#### Stored data entries
BEGIN

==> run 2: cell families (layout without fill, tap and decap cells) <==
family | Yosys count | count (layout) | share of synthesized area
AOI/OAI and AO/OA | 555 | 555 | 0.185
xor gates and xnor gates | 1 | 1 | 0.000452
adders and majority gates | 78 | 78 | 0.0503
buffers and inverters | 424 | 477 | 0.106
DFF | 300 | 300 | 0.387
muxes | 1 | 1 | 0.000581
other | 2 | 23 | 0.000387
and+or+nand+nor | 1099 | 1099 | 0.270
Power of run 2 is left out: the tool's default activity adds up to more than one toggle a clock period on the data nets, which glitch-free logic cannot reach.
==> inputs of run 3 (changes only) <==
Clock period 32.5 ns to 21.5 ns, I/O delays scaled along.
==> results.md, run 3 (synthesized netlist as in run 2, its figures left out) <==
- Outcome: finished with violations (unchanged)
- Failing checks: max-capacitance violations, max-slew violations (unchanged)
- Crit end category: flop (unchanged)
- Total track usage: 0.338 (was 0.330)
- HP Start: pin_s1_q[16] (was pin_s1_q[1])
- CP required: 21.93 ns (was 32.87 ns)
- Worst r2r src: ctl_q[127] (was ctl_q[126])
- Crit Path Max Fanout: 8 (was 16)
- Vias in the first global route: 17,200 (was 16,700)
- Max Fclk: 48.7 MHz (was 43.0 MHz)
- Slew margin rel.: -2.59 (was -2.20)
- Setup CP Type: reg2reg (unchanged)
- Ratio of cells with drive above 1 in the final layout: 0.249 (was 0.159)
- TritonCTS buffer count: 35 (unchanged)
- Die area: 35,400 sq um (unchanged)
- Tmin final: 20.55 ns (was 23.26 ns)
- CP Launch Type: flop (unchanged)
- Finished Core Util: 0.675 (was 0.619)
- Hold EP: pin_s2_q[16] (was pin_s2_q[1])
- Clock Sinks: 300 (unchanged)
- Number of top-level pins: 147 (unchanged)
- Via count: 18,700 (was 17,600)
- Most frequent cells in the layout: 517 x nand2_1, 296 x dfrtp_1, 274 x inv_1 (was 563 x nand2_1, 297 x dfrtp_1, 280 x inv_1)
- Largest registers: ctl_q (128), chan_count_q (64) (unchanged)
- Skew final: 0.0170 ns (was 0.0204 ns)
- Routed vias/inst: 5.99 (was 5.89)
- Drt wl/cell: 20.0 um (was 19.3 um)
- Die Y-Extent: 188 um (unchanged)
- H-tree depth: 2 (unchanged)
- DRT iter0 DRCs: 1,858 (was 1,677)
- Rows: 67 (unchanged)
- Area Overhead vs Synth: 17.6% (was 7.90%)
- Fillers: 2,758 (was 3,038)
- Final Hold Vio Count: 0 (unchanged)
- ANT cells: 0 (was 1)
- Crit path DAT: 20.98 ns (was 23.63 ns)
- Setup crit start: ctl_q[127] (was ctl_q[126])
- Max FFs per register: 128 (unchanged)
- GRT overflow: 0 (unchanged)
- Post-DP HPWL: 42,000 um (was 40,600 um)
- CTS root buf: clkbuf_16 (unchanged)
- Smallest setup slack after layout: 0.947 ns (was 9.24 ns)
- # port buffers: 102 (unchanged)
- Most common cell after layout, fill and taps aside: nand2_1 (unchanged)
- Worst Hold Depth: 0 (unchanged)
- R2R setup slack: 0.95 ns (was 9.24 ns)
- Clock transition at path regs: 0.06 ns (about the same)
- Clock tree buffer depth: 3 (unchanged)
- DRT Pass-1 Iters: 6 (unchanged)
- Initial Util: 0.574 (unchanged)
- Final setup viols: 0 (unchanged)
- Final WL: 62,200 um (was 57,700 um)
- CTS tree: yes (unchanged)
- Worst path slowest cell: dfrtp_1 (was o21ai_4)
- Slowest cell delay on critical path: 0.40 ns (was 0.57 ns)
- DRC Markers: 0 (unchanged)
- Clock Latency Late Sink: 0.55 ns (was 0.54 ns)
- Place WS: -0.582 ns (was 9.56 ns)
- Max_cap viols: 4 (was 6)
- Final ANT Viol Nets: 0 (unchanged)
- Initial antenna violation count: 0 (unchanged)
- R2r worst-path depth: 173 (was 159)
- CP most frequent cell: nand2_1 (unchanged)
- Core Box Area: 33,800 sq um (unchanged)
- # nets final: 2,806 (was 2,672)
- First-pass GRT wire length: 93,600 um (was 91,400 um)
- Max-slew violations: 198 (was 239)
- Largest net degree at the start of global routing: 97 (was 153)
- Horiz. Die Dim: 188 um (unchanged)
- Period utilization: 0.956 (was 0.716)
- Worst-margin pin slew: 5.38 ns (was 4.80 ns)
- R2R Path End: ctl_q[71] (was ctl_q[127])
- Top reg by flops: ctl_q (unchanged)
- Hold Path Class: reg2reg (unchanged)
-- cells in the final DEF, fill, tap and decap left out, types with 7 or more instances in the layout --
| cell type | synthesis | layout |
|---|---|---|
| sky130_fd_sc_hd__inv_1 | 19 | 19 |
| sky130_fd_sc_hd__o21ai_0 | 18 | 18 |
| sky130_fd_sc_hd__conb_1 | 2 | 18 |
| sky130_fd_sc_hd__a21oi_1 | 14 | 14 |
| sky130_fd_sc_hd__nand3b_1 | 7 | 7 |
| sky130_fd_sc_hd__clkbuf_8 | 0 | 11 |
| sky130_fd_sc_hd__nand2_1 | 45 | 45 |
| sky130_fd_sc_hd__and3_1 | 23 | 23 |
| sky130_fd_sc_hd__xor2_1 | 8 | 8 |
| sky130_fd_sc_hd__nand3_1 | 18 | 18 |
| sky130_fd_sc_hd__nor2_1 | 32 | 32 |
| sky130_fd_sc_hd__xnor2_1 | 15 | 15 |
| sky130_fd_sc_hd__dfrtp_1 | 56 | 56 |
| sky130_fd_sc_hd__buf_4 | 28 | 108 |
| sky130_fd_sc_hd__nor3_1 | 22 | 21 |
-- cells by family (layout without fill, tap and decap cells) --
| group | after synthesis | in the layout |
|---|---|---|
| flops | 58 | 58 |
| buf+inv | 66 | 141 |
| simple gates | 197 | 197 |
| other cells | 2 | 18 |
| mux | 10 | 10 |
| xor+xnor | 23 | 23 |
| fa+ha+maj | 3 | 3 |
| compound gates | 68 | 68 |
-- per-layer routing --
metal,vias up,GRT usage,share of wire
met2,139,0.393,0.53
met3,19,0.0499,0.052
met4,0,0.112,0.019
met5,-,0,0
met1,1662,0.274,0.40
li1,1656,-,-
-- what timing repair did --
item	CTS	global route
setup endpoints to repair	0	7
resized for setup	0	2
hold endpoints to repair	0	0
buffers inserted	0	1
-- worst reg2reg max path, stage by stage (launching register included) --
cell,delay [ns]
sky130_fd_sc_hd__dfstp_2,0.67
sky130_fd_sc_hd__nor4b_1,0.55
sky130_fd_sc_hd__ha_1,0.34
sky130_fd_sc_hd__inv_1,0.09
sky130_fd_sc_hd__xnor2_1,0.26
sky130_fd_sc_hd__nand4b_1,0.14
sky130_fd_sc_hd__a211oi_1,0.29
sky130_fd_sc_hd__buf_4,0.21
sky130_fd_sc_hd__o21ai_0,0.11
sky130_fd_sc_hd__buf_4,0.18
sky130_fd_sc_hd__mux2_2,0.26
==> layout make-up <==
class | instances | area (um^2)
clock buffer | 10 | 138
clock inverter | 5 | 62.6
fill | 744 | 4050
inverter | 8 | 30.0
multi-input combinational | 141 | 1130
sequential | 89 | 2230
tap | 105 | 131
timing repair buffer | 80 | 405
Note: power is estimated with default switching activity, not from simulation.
## src/inc/btg_defs.vh

```
`ifndef BTG_DEFS_VH
`define BTG_DEFS_VH

// ----------------------------------------------------------------
// register map (printed offsets are indices, byte address = 4 x index)
// ----------------------------------------------------------------
`define BTG_IDX_OUTPUT_CONTROL 18'h0ff54
`define BTG_IDX_TONE_SELECT    18'h0ff55
`define BTG_ADDR_WIDTH         18

// ----------------------------------------------------------------
// output control fields
// ----------------------------------------------------------------
`define BTG_BIT_CONT_ENABLE    0
`define BTG_BIT_ENV_ENABLE     1
`define BTG_BIT_ENV_RESTART    2
`define BTG_BIT_DECAY_STEP     3
`define BTG_BIT_SHOT_WIDTH     4
`define BTG_BIT_SHOT_TRIGGER   5
`define BTG_BIT_SHOT_STOP      6

// ----------------------------------------------------------------
// tone select fields
// ----------------------------------------------------------------
`define BTG_FREQ_LSB           0
`define BTG_FREQ_MSB           2
`define BTG_LEVEL_LSB          4
`define BTG_LEVEL_MSB          6

// ----------------------------------------------------------------
// reset values
// ----------------------------------------------------------------
`define BTG_RST_FREQ           3'h0
`define BTG_RST_LEVEL          3'h0
`define BTG_RST_BIT            1'b0

// ----------------------------------------------------------------
// timing (slow oscillator and derived rates)
// ----------------------------------------------------------------
`define BTG_OSC_HZ             32768
`define BTG_SYNC_HZ            256
`define BTG_SHOT_SHORT_US      31250
`define BTG_SHOT_LONG_US       125000
`define BTG_STEP_SHORT_US      62500
`define BTG_STEP_LONG_US       125000
`define BTG_US_PER_S           1000000
`define BTG_LEVEL_LAST         3'h7

`endif

```

## src/rtl/btg_tone_gen.v

```verilog
`timescale 1ns/1ps
`default_nettype none
`include "btg_defs.vh"

module btg_tone_gen (
	input  wire        clk,
	input  wire        rst,
	input  wire [17:0] paddr,
	input  wire        psel,
	input  wire        penable,
	input  wire        pwrite,
	input  wire [31:0] pwdata,
	output wire        pready,
	output wire [31:0] prdata,
	output wire        pslverr,
	input  wire        slowOscClk,
	output wire        tonePin,
	output wire        toneActive
);

	// ----------------------------------------------------------------
	// constants
	// ----------------------------------------------------------------
	localparam [17:0] ADDR_CTRL = `BTG_IDX_OUTPUT_CONTROL << 2;
	localparam [17:0] ADDR_SEL  = `BTG_IDX_TONE_SELECT << 2;
	localparam integer OSC_PER_SYNC = `BTG_OSC_HZ / `BTG_SYNC_HZ;
	localparam integer SYNC_LAST_I  = OSC_PER_SYNC - 1;
	localparam integer SHOT_SHORT_I =
		(`BTG_SHOT_SHORT_US * `BTG_SYNC_HZ) / `BTG_US_PER_S;
	localparam integer SHOT_LONG_I  =
		(`BTG_SHOT_LONG_US * `BTG_SYNC_HZ) / `BTG_US_PER_S;
	localparam integer STEP_SHORT_I =
		(`BTG_STEP_SHORT_US * `BTG_SYNC_HZ) / `BTG_US_PER_S;
	localparam integer STEP_LONG_I  =
		(`BTG_STEP_LONG_US * `BTG_SYNC_HZ) / `BTG_US_PER_S;

	// counts fit their counters; cut to width on purpose
	localparam [6:0] SYNC_LAST  = SYNC_LAST_I[6:0];
	localparam [5:0] SHOT_SHORT = SHOT_SHORT_I[5:0];
	localparam [5:0] SHOT_LONG  = SHOT_LONG_I[5:0];
	localparam [5:0] STEP_SHORT = STEP_SHORT_I[5:0];
	localparam [5:0] STEP_LONG  = STEP_LONG_I[5:0];

	// one-shot states
	localparam [1:0] SHOT_IDLE    = 2'h0;
	localparam [1:0] SHOT_PENDING = 2'h1;
	localparam [1:0] SHOT_RUN     = 2'h2;

	// ----------------------------------------------------------------
	// functions
	// ----------------------------------------------------------------
	// period length in ticks for a frequency group
	function [4:0] periodLen;
		input [1:0] grp;
		begin
			periodLen = 5'h10 + {1'b0, grp, 2'h0};
		end
	endfunction

	// low-time ticks for a group and a level
	function [4:0] lowTicks;
		input [1:0] grp;
		input [2:0] lvl;
		begin
			if (grp[1]) begin
				lowTicks = 5'h0c - {2'h0, lvl};
			end else begin
				lowTicks = 5'h08 - {2'h0, lvl};
			end
		end
	endfunction

	// ----------------------------------------------------------------
	// registers
	// ----------------------------------------------------------------
	reg        contEnable_reg;
	reg        envEnable_reg;
	reg        decayStep_reg;
	reg        shotWidth_reg;
	reg [2:0]  freqSel_reg;
	reg [2:0]  levelSel_reg;
	reg [31:0] prdata_reg;
	reg        pslverr_reg;
	reg        sync1_reg;
	reg        sync2_reg;
	reg        sync3_reg;
	reg        oscLevel_reg;
	reg [6:0]  syncDiv_reg;
	reg [4:0]  periodCnt_reg;
	reg        halfTick_reg;
	reg        toneOut_reg;
	reg        pin_reg;
	reg [1:0]  shotState_reg;
	reg [5:0]  shotCnt_reg;
	reg [2:0]  envLevel_reg;
	reg [5:0]  envCnt_reg;

	wire       writeAcc;
	wire       readSetup;
	wire       wrCtrl;
	wire       wrSel;
	wire       oscChange;
	wire       oscRise;
	wire       syncTick;
	wire       toneTick;
	wire [1:0] freqGrp;
	wire [2:0] dutyLevel;
	wire [4:0] perLen;
	wire [4:0] lowLen;
	wire       trigWrite;
	wire       stopWrite;
	wire       shotBusy;
	wire       contStart;
	wire [5:0] stepLen;

	// ----------------------------------------------------------------
	// apb decode
	// ----------------------------------------------------------------
	// writes commit at the access edge, reads capture at setup
	assign writeAcc  = psel & penable & pwrite;
	assign readSetup = psel & ~penable;
	assign wrCtrl    = writeAcc & (paddr == ADDR_CTRL);
	assign wrSel     = writeAcc & (paddr == ADDR_SEL);
	assign pready    = 1'b1;
	assign prdata    = prdata_reg;
	assign pslverr   = pslverr_reg;

	// trigger and stop strobes from a control write
	assign trigWrite = wrCtrl & pwdata[`BTG_BIT_SHOT_TRIGGER];
	assign stopWrite = wrCtrl & pwdata[`BTG_BIT_SHOT_STOP];

	// read data and error captured in the setup cycle
	always @(posedge clk) begin
		if (rst) begin
			prdata_reg  <= 32'h0;
			pslverr_reg <= 1'b0;
		end else if (readSetup) begin
			pslverr_reg <= (paddr != ADDR_CTRL) && (paddr != ADDR_SEL);
			if (paddr == ADDR_CTRL) begin
				prdata_reg <= {24'h0, 1'b0, 1'b0, shotBusy, shotWidth_reg,
					decayStep_reg, 1'b0, envEnable_reg, contEnable_reg};
			end else if (paddr == ADDR_SEL) begin
				prdata_reg <= {24'h0, 1'b0, levelSel_reg, 1'b0, freqSel_reg};
			end else begin
				prdata_reg <= 32'h0;
			end
		end
	end

	// ----------------------------------------------------------------
	// control fields
	// ----------------------------------------------------------------
	// software fields; trigger write forces envelope off
	always @(posedge clk) begin
		if (rst) begin
			contEnable_reg <= `BTG_RST_BIT;
			envEnable_reg  <= `BTG_RST_BIT;
			decayStep_reg  <= `BTG_RST_BIT;
			shotWidth_reg  <= `BTG_RST_BIT;
			freqSel_reg    <= `BTG_RST_FREQ;
			levelSel_reg   <= `BTG_RST_LEVEL;
		end else begin
			if (wrCtrl) begin
				contEnable_reg <= pwdata[`BTG_BIT_CONT_ENABLE];
				decayStep_reg  <= pwdata[`BTG_BIT_DECAY_STEP];
				shotWidth_reg  <= pwdata[`BTG_BIT_SHOT_WIDTH];
				if (pwdata[`BTG_BIT_SHOT_TRIGGER]) begin
					envEnable_reg <= 1'b0;
				end else begin
					envEnable_reg <= pwdata[`BTG_BIT_ENV_ENABLE];
				end
			end
			if (wrSel) begin
				freqSel_reg  <= pwdata[`BTG_FREQ_MSB:`BTG_FREQ_LSB];
				levelSel_reg <= pwdata[`BTG_LEVEL_MSB:`BTG_LEVEL_LSB];
			end
		end
	end

	// ----------------------------------------------------------------
	// slow oscillator synchroniser
	// ----------------------------------------------------------------
	// three stages; level accepted once stages two and three agree
	always @(posedge clk) begin
		if (rst) begin
			sync1_reg    <= 1'b0;
			sync2_reg    <= 1'b0;
			sync3_reg    <= 1'b0;
			oscLevel_reg <= 1'b0;
		end else begin
			sync1_reg <= slowOscClk;
			sync2_reg <= sync1_reg;
			sync3_reg <= sync2_reg;
			if (sync2_reg == sync3_reg) begin
				oscLevel_reg <= sync3_reg;
			end
		end
	end

	// both edges give 65536 Hz ticks, rising edges 32768 Hz
	assign oscChange = (sync2_reg == sync3_reg) && (sync3_reg != oscLevel_reg);
	assign oscRise   = oscChange & sync3_reg;

	// ----------------------------------------------------------------
	// 256 Hz timing divider
	// ----------------------------------------------------------------
	// free-running divide of the oscillator down to the sync rate
	always @(posedge clk) begin
		if (rst) begin
			syncDiv_reg <= 7'h0;
		end else if (oscRise) begin
			if (syncDiv_reg == SYNC_LAST) begin
				syncDiv_reg <= 7'h0;
			end else begin
				syncDiv_reg <= syncDiv_reg + 7'h1;
			end
		end
	end

	assign syncTick = oscRise && (syncDiv_reg == SYNC_LAST);

	// ----------------------------------------------------------------
	// tone period counter
	// ----------------------------------------------------------------
	// high frequencies tick on each edge, low ones on every second
	assign freqGrp   = freqSel_reg[1:0];
	assign toneTick  = freqSel_reg[2] ? (oscChange & halfTick_reg) : oscChange;
	assign dutyLevel = (envEnable_reg && contEnable_reg) ? envLevel_reg : levelSel_reg;
	assign perLen    = periodLen(freqGrp);
	assign lowLen    = lowTicks(freqGrp, dutyLevel);

	// half-rate toggle for the lower octave
	always @(posedge clk) begin
		if (rst) begin
			halfTick_reg <= 1'b0;
		end else if (oscChange) begin
			halfTick_reg <= ~halfTick_reg;
		end
	end

	// free-running counter; enabling mid-period may clip a half period
	always @(posedge clk) begin
		if (rst) begin
			periodCnt_reg <= 5'h0;
		end else if (toneTick) begin
			if (periodCnt_reg >= perLen - 5'h1) begin
				periodCnt_reg <= 5'h0;
			end else begin
				periodCnt_reg <= periodCnt_reg + 5'h1;
			end
		end
	end

	// low for the first lowLen ticks of each period
	always @(posedge clk) begin
		if (rst) begin
			toneOut_reg <= 1'b1;
		end else begin
			toneOut_reg <= (periodCnt_reg >= lowLen);
		end
	end

	// ----------------------------------------------------------------
	// one-shot sequencer
	// ----------------------------------------------------------------
	assign shotBusy = (shotState_reg != SHOT_IDLE);

	// pending waits for 256 Hz, run counts down in 256 Hz ticks
	always @(posedge clk) begin
		if (rst) begin
			shotState_reg <= SHOT_IDLE;
			shotCnt_reg   <= 6'h0;
		end else begin
			case (shotState_reg)
			SHOT_IDLE: begin
				if (trigWrite && !stopWrite && !contEnable_reg) begin
					shotState_reg <= SHOT_PENDING;
				end
			end
			SHOT_PENDING: begin
				if (stopWrite) begin
					shotState_reg <= SHOT_IDLE;
				end else if (syncTick) begin
					shotState_reg <= SHOT_RUN;
					shotCnt_reg   <= shotWidth_reg ? SHOT_LONG : SHOT_SHORT;
				end
			end
			SHOT_RUN: begin
				if (stopWrite) begin
					shotState_reg <= SHOT_IDLE;
				end else if (trigWrite && !contEnable_reg) begin
					// keep sounding; one extra count covers the partial 256 Hz slot
					shotCnt_reg <= pwdata[`BTG_BIT_SHOT_WIDTH] ?
						SHOT_LONG + 6'h1 : SHOT_SHORT + 6'h1;
				end else if (syncTick) begin
					if (shotCnt_reg == 6'h1) begin
						shotState_reg <= SHOT_IDLE;
					end
					shotCnt_reg <= shotCnt_reg - 6'h1;
				end
			end
			default: begin
				shotState_reg <= SHOT_IDLE;
			end
			endcase
		end
	end

	// ----------------------------------------------------------------
	// envelope sequencer
	// ----------------------------------------------------------------
	assign contStart = wrCtrl && pwdata[`BTG_BIT_CONT_ENABLE] && !contEnable_reg;
	assign stepLen   = decayStep_reg ? STEP_LONG : STEP_SHORT;

	// level 0 at start or restart, one step per interval, hold at 7
	always @(posedge clk) begin
		if (rst) begin
			envLevel_reg <= 3'h0;
			envCnt_reg   <= 6'h0;
		end else if (contStart ||
			(wrCtrl && pwdata[`BTG_BIT_ENV_RESTART] && envEnable_reg)) begin
			envLevel_reg <= 3'h0;
			envCnt_reg   <= 6'h0;
		end else if (envEnable_reg && contEnable_reg && syncTick) begin
			if (envCnt_reg >= stepLen - 6'h1) begin
				envCnt_reg <= 6'h0;
				if (envLevel_reg != `BTG_LEVEL_LAST) begin
					envLevel_reg <= envLevel_reg + 3'h1;
				end
			end else begin
				envCnt_reg <= envCnt_reg + 6'h1;
			end
		end
	end

	// ----------------------------------------------------------------
	// pin drive
	// ----------------------------------------------------------------
	// tone while continuous or one-shot runs, otherwise steady high
	always @(posedge clk) begin
		if (rst) begin
			pin_reg <= 1'b1;
		end else if (contEnable_reg || shotState_reg == SHOT_RUN) begin
			pin_reg <= toneOut_reg;
		end else begin
			pin_reg <= 1'b1;
		end
	end

	assign tonePin    = pin_reg;
	assign toneActive = contEnable_reg | shotBusy;

endmodule // btg_tone_gen
`default_nettype wire
```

END

#### Exercise description
Whenever a line includes the word "left", pull it out of the entries.

#### Reply
Power of run 2 is left out: the tool's default activity adds up to more than one toggle a clock period on the data nets, which glitch-free logic cannot reach.
==> results.md, run 3 (synthesized netlist as in run 2, its figures left out) <==
-- cells in the final DEF, fill, tap and decap left out, types with 7 or more instances in the layout --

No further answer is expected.